§ **What you will do**
Each line of the material, from the first through the one containing "inverter: 1 / 3.754 / 0.001253", is to be written out exactly.

§ **Data shown**
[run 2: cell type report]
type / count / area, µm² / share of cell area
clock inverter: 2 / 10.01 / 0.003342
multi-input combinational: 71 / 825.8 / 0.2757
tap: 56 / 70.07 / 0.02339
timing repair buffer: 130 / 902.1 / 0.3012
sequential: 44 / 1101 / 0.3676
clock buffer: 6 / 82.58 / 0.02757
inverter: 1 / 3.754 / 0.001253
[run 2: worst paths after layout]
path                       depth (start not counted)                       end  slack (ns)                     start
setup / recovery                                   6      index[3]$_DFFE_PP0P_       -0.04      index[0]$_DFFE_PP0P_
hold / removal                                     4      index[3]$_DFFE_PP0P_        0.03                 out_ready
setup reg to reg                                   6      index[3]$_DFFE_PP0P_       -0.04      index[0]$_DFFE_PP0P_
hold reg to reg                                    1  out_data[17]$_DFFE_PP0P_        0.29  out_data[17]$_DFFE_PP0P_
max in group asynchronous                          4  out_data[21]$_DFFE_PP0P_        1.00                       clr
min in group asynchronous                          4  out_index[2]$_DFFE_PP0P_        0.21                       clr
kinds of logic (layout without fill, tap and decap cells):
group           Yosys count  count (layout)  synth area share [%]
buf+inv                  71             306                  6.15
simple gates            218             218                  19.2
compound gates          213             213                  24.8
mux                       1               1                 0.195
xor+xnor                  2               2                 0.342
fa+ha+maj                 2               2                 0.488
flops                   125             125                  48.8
**src/rtl/vmac_pkg.sv**
```systemverilog
// Shared types and constants for the vector MAC transmit path.
// Beat layout is 16 byte lanes on a fixed 128-bit bus; lane i sits at bits [8i+7:8i].
package vmac_pkg;

    localparam int BUSW       = 128;
    localparam int BYTE_W     = 8;
    localparam int LANE_MAX   = 16;
    localparam int LANE_IDX_W = $clog2(LANE_MAX);

    typedef logic [LANE_MAX-1:0][BYTE_W-1:0] beat_t;

    typedef enum logic {
        FILL = 1'b0,
        GAP  = 1'b1
    } pack_state_e;

    function automatic int beats_per_vec(input int elems, input int lanes);
        return (elems + lanes - 1) / lanes;
    endfunction

endpackage

```
**src/rtl/lane_stager.sv**
```systemverilog
// Byte-addressed A/B staging register; cur_a/cur_b show staged bytes merged with this cycle's write.
// Latency: write visible combinationally on cur_*, registered next edge. No backpressure; clr wins over write.
module lane_stager
    import vmac_pkg::*;
(
    input  logic                  clk,
    input  logic                  rst_n,
    input  logic                  wr_en,
    input  logic [LANE_IDX_W-1:0] wr_lane,
    input  logic [BYTE_W-1:0]     wr_a,
    input  logic [BYTE_W-1:0]     wr_b,
    input  logic                  clr,
    output beat_t                 cur_a,
    output beat_t                 cur_b
);

    beat_t stage_a;
    beat_t stage_b;

    // Merged view lets the closing byte land in the outgoing beat without an extra cycle.
    always_comb begin
        cur_a = stage_a;
        cur_b = stage_b;
        if (wr_en) begin
            cur_a[wr_lane] = wr_a;
            cur_b[wr_lane] = wr_b;
        end
    end

    always_ff @(posedge clk or negedge rst_n) begin
        if (!rst_n) begin
            stage_a <= '0;
            stage_b <= '0;
        end else if (clr) begin
            stage_a <= '0;
            stage_b <= '0;
        end else if (wr_en) begin
            stage_a[wr_lane] <= wr_a;
            stage_b[wr_lane] <= wr_b;
        end
    end

endmodule

```
**src/rtl/vec_beat_packer.sv**
```systemverilog
// Packs INT8 operand pairs into ACTIVE_LANES-wide beats framed as ELEMS-element vectors for the MAC.
// Latency: 1 cycle from the closing acceptance to vec_valid. Backpressure: in_ready low for the one GAP cycle after each vector.
module vec_beat_packer
    import vmac_pkg::*;
#(
    parameter int ELEMS        = 1000,
    parameter int ACTIVE_LANES = 8
)(
    input  logic            clk,
    input  logic            rst_n,
    input  logic            in_valid,
    output logic            in_ready,
    input  logic [7:0]      in_a,
    input  logic [7:0]      in_b,
    input  logic            abort,
    output logic            vec_valid,
    output logic [BUSW-1:0] vec_a,
    output logic [BUSW-1:0] vec_b,
    output logic            vec_done,
    output logic [15:0]     vec_count
);

    localparam int CNT_W = (ELEMS > 1) ? $clog2(ELEMS) : 1;
    localparam logic [CNT_W-1:0]      LAST_ELEM = CNT_W'(ELEMS - 1);
    localparam logic [LANE_IDX_W-1:0] LAST_LANE = LANE_IDX_W'(ACTIVE_LANES - 1);

    pack_state_e state;
    pack_state_e state_nxt;

    logic [LANE_IDX_W-1:0] lane_idx;
    logic [CNT_W-1:0]      elem_cnt;

    logic  accept;
    logic  vec_last;
    logic  beat_close;
    beat_t cur_a;
    beat_t cur_b;

    // Ready depends on state alone; held low while reset is asserted.
    assign in_ready   = rst_n && (state == FILL);
    assign accept     = in_valid && in_ready && !abort;
    assign vec_last   = accept && (elem_cnt == LAST_ELEM);
    assign beat_close = accept && ((lane_idx == LAST_LANE) || (elem_cnt == LAST_ELEM));

    lane_stager u_stager (
        .clk     (clk),
        .rst_n   (rst_n),
        .wr_en   (accept),
        .wr_lane (lane_idx),
        .wr_a    (in_a),
        .wr_b    (in_b),
        .clr     (beat_close || abort),
        .cur_a   (cur_a),
        .cur_b   (cur_b)
    );

    always_ff @(posedge clk or negedge rst_n) begin
        if (!rst_n) begin
            state <= FILL;
        end else begin
            state <= state_nxt;
        end
    end

    always_comb begin
        state_nxt = state;
        case (state)
            FILL:    if (vec_last) state_nxt = GAP;
            GAP:     state_nxt = FILL;
            default: state_nxt = FILL;
        endcase
        if (abort) begin
            state_nxt = FILL;
        end
    end

    always_ff @(posedge clk or negedge rst_n) begin
        if (!rst_n) begin
            lane_idx <= '0;
            elem_cnt <= '0;
        end else if (abort) begin
            lane_idx <= '0;
            elem_cnt <= '0;
        end else if (accept) begin
            lane_idx <= beat_close ? '0 : lane_idx + LANE_IDX_W'(1);
            elem_cnt <= vec_last   ? '0 : elem_cnt + CNT_W'(1);
        end
    end

    // Bus is driven to zero on every non-beat cycle so idle data never carries stale bytes.
    always_ff @(posedge clk or negedge rst_n) begin
        if (!rst_n) begin
            vec_valid <= 1'b0;
            vec_a     <= '0;
            vec_b     <= '0;
            vec_done  <= 1'b0;
            vec_count <= '0;
        end else begin
            vec_valid <= beat_close;
            vec_a     <= beat_close ? cur_a : '0;
            vec_b     <= beat_close ? cur_b : '0;
            vec_done  <= vec_last;
            if (vec_last) begin
                vec_count <= vec_count + 16'd1;
            end
        end
    end

endmodule

```
## src/rtl/sap_mem_ctrl.sv

```systemverilog
// SAP-style RAM with MAR, registered read port and zero-fill sequencer.
// Define SAP_MEM_CTRL_PARITY_EN to store and check an even-parity bit per word.
module sap_mem_ctrl #(
   parameter int DATA_W = 8,
   parameter int ADDR_W = 4
) (
   input  logic              clock,
   input  logic              reset,
   input  logic              mar_in,
   input  logic              mar_inc,
   input  logic              ram_in,
   input  logic              ram_out,
   input  logic              clear_req,
   input  logic              par_inject,
   input  logic [DATA_W-1:0] bus,
   output logic [ADDR_W-1:0] mar_addr,
   output logic [DATA_W-1:0] bus_out,
   output logic              out_valid,
   output logic              busy,
   output logic              clear_done,
   output logic              parity_err
);
   localparam int DEPTH = 2 ** ADDR_W;
   localparam logic [0:0] IDLE  = 1'b0;
   localparam logic [0:0] CLEAR = 1'b1;

   logic [0:0]        state;
   logic [ADDR_W-1:0] mar;
   logic [ADDR_W-1:0] clr_ptr;
   logic [ADDR_W-1:0] bus_addr;
   logic [DATA_W-1:0] mem [DEPTH];
   logic              idle;

   generate
      if (DATA_W >= ADDR_W) begin : g_addr_slice
         assign bus_addr = bus[ADDR_W-1:0];
      end else begin : g_addr_ext
         assign bus_addr = {{(ADDR_W-DATA_W){1'b0}}, bus};
      end
   endgenerate

   assign idle     = (state == IDLE);
   assign busy     = ~idle;
   assign mar_addr = mar;

   always_ff @(posedge clock) begin
      if (!reset) begin
         state      <= IDLE;
         mar        <= '0;
         clr_ptr    <= '0;
         bus_out    <= '0;
         out_valid  <= 1'b0;
         clear_done <= 1'b0;
      end else begin
         out_valid  <= 1'b0;
         clear_done <= 1'b0;
         unique case (state)
            IDLE: begin
               if (mar_in)
                  mar <= bus_addr;
               else if (mar_inc)
                  mar <= mar + 1'b1;
               if (ram_out) begin
                  bus_out   <= mem[mar];
                  out_valid <= 1'b1;
               end
               if (clear_req) begin
                  state   <= CLEAR;
                  clr_ptr <= '0;
               end
            end
            CLEAR: begin
               clr_ptr <= clr_ptr + 1'b1;
               if (clr_ptr == '1) begin
                  state      <= IDLE;
                  clear_done <= 1'b1;
               end
            end
            default: state <= IDLE;
         endcase
      end
   end

   // Memory is never reset; a reset edge also suppresses any write.
   always_ff @(posedge clock) begin
      if (reset) begin
         if (busy)
            mem[clr_ptr] <= '0;
         else if (ram_in)
            mem[mar] <= bus;
      end
   end

`ifdef SAP_MEM_CTRL_PARITY_EN
   logic par [DEPTH];

   always_ff @(posedge clock) begin
      if (reset) begin
         if (busy)
            par[clr_ptr] <= 1'b0;
         else if (ram_in)
            par[mar] <= (^bus) ^ par_inject;
      end
   end

   always_ff @(posedge clock) begin
      if (!reset)
         parity_err <= 1'b0;
      else
         parity_err <= idle & ram_out & ((^mem[mar]) != par[mar]);
   end
`else
   logic unused_par;
   assign unused_par = par_inject;
   assign parity_err = 1'b0;
`endif
endmodule

```

## config.mk

```make
export PLATFORM = sky130hd
export DESIGN_NAME = sap_mem_ctrl
export DESIGN_NICKNAME = d
export VERILOG_FILES = /design/src/rtl/sap_mem_ctrl.sv
export SDC_FILE = /design/constraint.sdc
export NUM_CORES = 1
export LEC_CHECK = 0
export CAP_MARGIN = 20
export CORE_MARGIN = 2
export CORE_UTILIZATION = 50
export DETAILED_ROUTE_END_ITERATION = 12
export HOLD_SLACK_MARGIN = 0.08
export PLACE_DENSITY = 0.71
export SETUP_SLACK_MARGIN = 0.5
export SKIP_CTS_REPAIR_TIMING = 1
export SYNTH_ARGS = -nofsm -noshare
export SYNTH_HDL_FRONTEND = slang
export SYNTH_SLANG_ARGS = --single-unit
```

## constraint.sdc

```tcl
create_clock -name clock -period 2.11 [get_ports clock]
set_clock_uncertainty 0.2 [all_clocks]
set_input_delay 0.5275 -clock clock [delete_from_list [all_inputs] [get_ports clock]]
set_output_delay 0.5275 -clock clock [all_outputs]
set_load 0.03 [all_outputs]
```

==> flow_summary_export.csv <==
group,metric,value,unit
final_layout,stdcell_count,606,
power,leakage,2.83,nW
synthesis,synth-simple-area-share,6.14,%
global_routing,grtUsageTotal,22.3,%
global_routing,grt_util_met1,29.8,%
synthesis,synthesis.area,5890,sq um
sta,clock.fmax,478,MHz
place,dp.cells,533,
final_layout,area_growth,38.5,%
final_layout,fin_area,8150,sq um
clocking,clockBufferDepth,2,
final_layout,multi_input_area,2000,sq um
sta,finalSetupViolations,0,
clocking,clkLatencyLatePin,420,ps
run_status,status,"finished clean",
setup_path,crit_fanout,8,
synthesis,syn-num-nets,361,
drt,drtIter0Drc,381,
drt,wl_per_cell,26.3,um
drt,dr_total_vias,3704,
place,gp_congestion,0.805,
power,intPower,0.00545,W
die,die-area,12700,sq um
synthesis,ys.flop_type,"edfxtp_1",
drt,postRouteAntennaNets,0,
die,die_width,112,um
sta,fin_crit,2090,ps
drt,drc,0,
synthesis,synth_xor_area_share,0,%
die,initial_utilization,51.3,%
sta,hold_violations,0,
final_layout,utilization,71.1,%
setup_path,critPathLaunch,"busy",
final_layout,layout-drive-gt1-share,48.1,%
synthesis,synth-seq-area-share,71.8,%
min_path,worstHoldStart,"bus_out[7]",
die,core,11500,sq um
synthesis,synth_top_family_by_area,"multiplexers",
power,clockPowerShare,42.7,%
setup_path,reg2reg_from,"busy",
setup_path,cp-end-kind,"flop",
power,vdd_ir_drop_max,515,uV
setup_path,critical_path.slowest_cell,"dfxtp_4",
drt,totalWireLength,16000,um
die,pin_count,32,
setup_path,worstPathRequired,2000,ps
setup_path,path_cells,"and3b_2 > buf_4 > nor3_1 > a21oi_4 > nor2_4",
synthesis,postSynthCellCount,343,
global_routing,busiest_layer,"met2",
synthesis,ys_seq_elements,147,
clocking,clock_sinks,147,
sta,grt_setup_unrepaired,"yes",
synthesis,async_reset_ff_share,0,%
global_routing,met3_usage,7.45,%
clocking,cts_tree,"built",
run,maxCapViolations,0,
setup_path,cpPeakStageDelay,360,ps
synthesis,synth.area.mux_share,14.2,%
die,die_y,112,um
synthesis,synth_fa_ha_area_share,0.425,%
setup_path,cp.arrival,1990,ps
synthesis,yosys_warnings,0,
global_routing,grt_pass1_vias,3432,
clocking,htree_levels,4,
sta,tightest_slew,521,ps
place,dpl_cell_area,6930,sq um
place,hpwlAfterDp,8770,um
sta,fin_crit_sh,99.2,%
power,p_comb_share,11.6,%
global_routing,grt_max_degree,23,
global_routing,grt-ovfl-total,0,
final_layout,seq_area,4260,sq um
synthesis,synth_edf_count,128,
synthesis,ys_types,34,
die,fp-row-count,39,
final_layout,nets,467,
power,seqPwrFrac,45.8,%
final_layout,fill_cells,672,
min_path,hold_class,"reg2reg",
sta,hold_ws,304,ps
drt,post_drt_via_cell_ratio,6.11,
global_routing,antenna_found_initial,0,
power,pwr_density_cell,868,nW/um^2
synthesis,synth_area_per_cell,17.2,sq um
power,p_sw_share,22.9,%
sta,relSlewSlack,65.1,%
clocking,cts_root_buf,"clkbuf_16",
setup_path,worstSetupPathType,"reg2reg",
power,p_sw,0.00162,W
clocking,cts.clk_slew.worst_paths,60,ps
global_routing,grt_pass1_wl,20200,um
global_routing,grtUsageMet2,34.9,%
clocking,numCtsBuffers,17,
drt,drt_pass1_iterations,5,
synthesis,synth_compound_area_share,5.36,%
setup_path,start_kind,"flop",
sta,slew_violations,0,
place,io_buffers,29,
==> cells in the final DEF, fill, tap and decap left out, types with 3 or more instances in the layout <==
| cell type | n |
|---|---|
| edfxtp_1 | 128 |
| buf_4 | 45 |
| mux4_2 | 25 |
| clkbuf_16 | 20 |
| buf_6 | 18 |
| and2_4 | 17 |
| nor2_4 | 16 |
| mux2i_1 | 16 |
| buf_12 | 14 |
| clkdlybuf4s50_1 | 12 |
| nand2_1 | 11 |
| nor2_1 | 11 |
| dfxtp_2 | 10 |
| a22oi_2 | 8 |
| a22oi_1 | 8 |
| a21oi_1 | 7 |
| o211ai_1 | 7 |
| clkinv_1 | 6 |
| mux2_4 | 6 |
| dfxtp_4 | 5 |
| inv_1 | 4 |
| dfxtp_1 | 4 |
| buf_8 | 4 |
| a21oi_4 | 3 |
| nor3b_4 | 3 |
| nor3b_1 | 3 |
| mux2_2 | 3 |
| bufinv_16 | 3 |
| clkinvlp_4 | 3 |
| dlymetal6s2s_1 | 3 |
==> kinds of logic after synthesis <==
kind of cell,after synthesis
other,1
muxes,51
adders and majority gates,2
AOI/OAI and AO/OA,46
and+or+nand+nor,71
DFF,147
buffers and inverters,25
==> sequential cells by signal (all words and copies together) (netlist names) <==
name,cells
mem,128
bus_out,8
clr_ptr,4
mar_addr,4
busy,1
clear_done,1
out_valid,1
==> Yosys cell counts (3+ instances only) <==
master      n  area (sq um)
nand2_1    12          45.0
edfxtp_1  128          3840
mux2_2      9           101
nor2_1     27           101
mux2i_1    17           170
mux4_2     25           563
buf_2      10          50.1
nor3b_1     7          52.6
and2_1     11          68.8
dfxtp_1    19           380
buf_4       4          30.0
clkbuf_1    4          15.0
a21oi_1    11          55.1
and3b_1     3          26.3
o211ai_1    7          52.6
o21ai_0     3          15.0
inv_1       4          15.0
a22oi_1    16           120
nor3_1      3          15.0
nor2b_1     3          18.8
==> layer usage <==
metal / wire length (um) / share of wire, % / up-vias
met5: 0 / 0 / -
met1: 6470 / 41 / 1907
li1: - / - / 1584
met4: 464 / 2.9 / 0
met3: 1150 / 7.2 / 35
met2: 7880 / 49 / 178
==> power by group through the flow <==
| stage | combinational [W] | sequential [W] | clock (W) |
|---|---|---|---|
| 2_1_floorplan | 0.000356 | 0.00333 | 0 |
| 3_3_place_gp | 0.000608 | 0.00329 | 0 |
| 3_5_place_dp | 0.000618 | 0.00330 | 0 |
| 4_1_cts | 0.000623 | 0.00324 | 0.00301 |
| 5_1_grt | 0.000856 | 0.00324 | 0.00316 |
| 6_report | 0.000818 | 0.00324 | 0.00302 |
==> area by class of cell <==
| cell class | count | area share [%] |
|---|---|---|
| antenna | 1 | 0.0307 |
| clock buffer | 17 | 5.22 |
| clock inverter | 15 | 2.00 |
| inverter | 5 | 0.230 |
| multi-input combinational | 179 | 24.5 |
| sequential | 147 | 52.2 |
| tap | 143 | 2.19 |
| timing repair buffer | 99 | 13.7 |
==> path summary, 6_finish.rpt <==
path	endpoint	slack, ps	cells after the start
worst max-delay path	mem[0][3]	20	5
worst min-delay path	bus_out[7]	300	2
worst max register to register	mem[0][3]	20	5
worst min register to register	bus_out[7]	300	2
==> critical path: cells and delay by family, from the launching register on <==
kind / cells / cell delay, ps
simple gates: 3 / 880
compound gates: 1 / 150
buf+inv: 1 / 160
flops: 1 / 360
==> through the flow <==
stage / power, W / worst slack [ps] / setup TNS [ps]
2_1_floorplan: 0.00368 / 75.1 / 0
3_3_place_gp: 0.00390 / -499 / -74490
3_5_place_dp: 0.00391 / -578 / -83590
4_1_cts: 0.00687 / -268 / -8370
5_1_grt: 0.00726 / -25.1 / -435
6_report: 0.00708 / 15.9 / 0
No activity file was read; power rests on OpenSTA's default activity.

§ **Exercise answer**
[run 2: cell type report]
type / count / area, µm² / share of cell area
clock inverter: 2 / 10.01 / 0.003342
multi-input combinational: 71 / 825.8 / 0.2757
tap: 56 / 70.07 / 0.02339
timing repair buffer: 130 / 902.1 / 0.3012
sequential: 44 / 1101 / 0.3676
clock buffer: 6 / 82.58 / 0.02757
inverter: 1 / 3.754 / 0.001253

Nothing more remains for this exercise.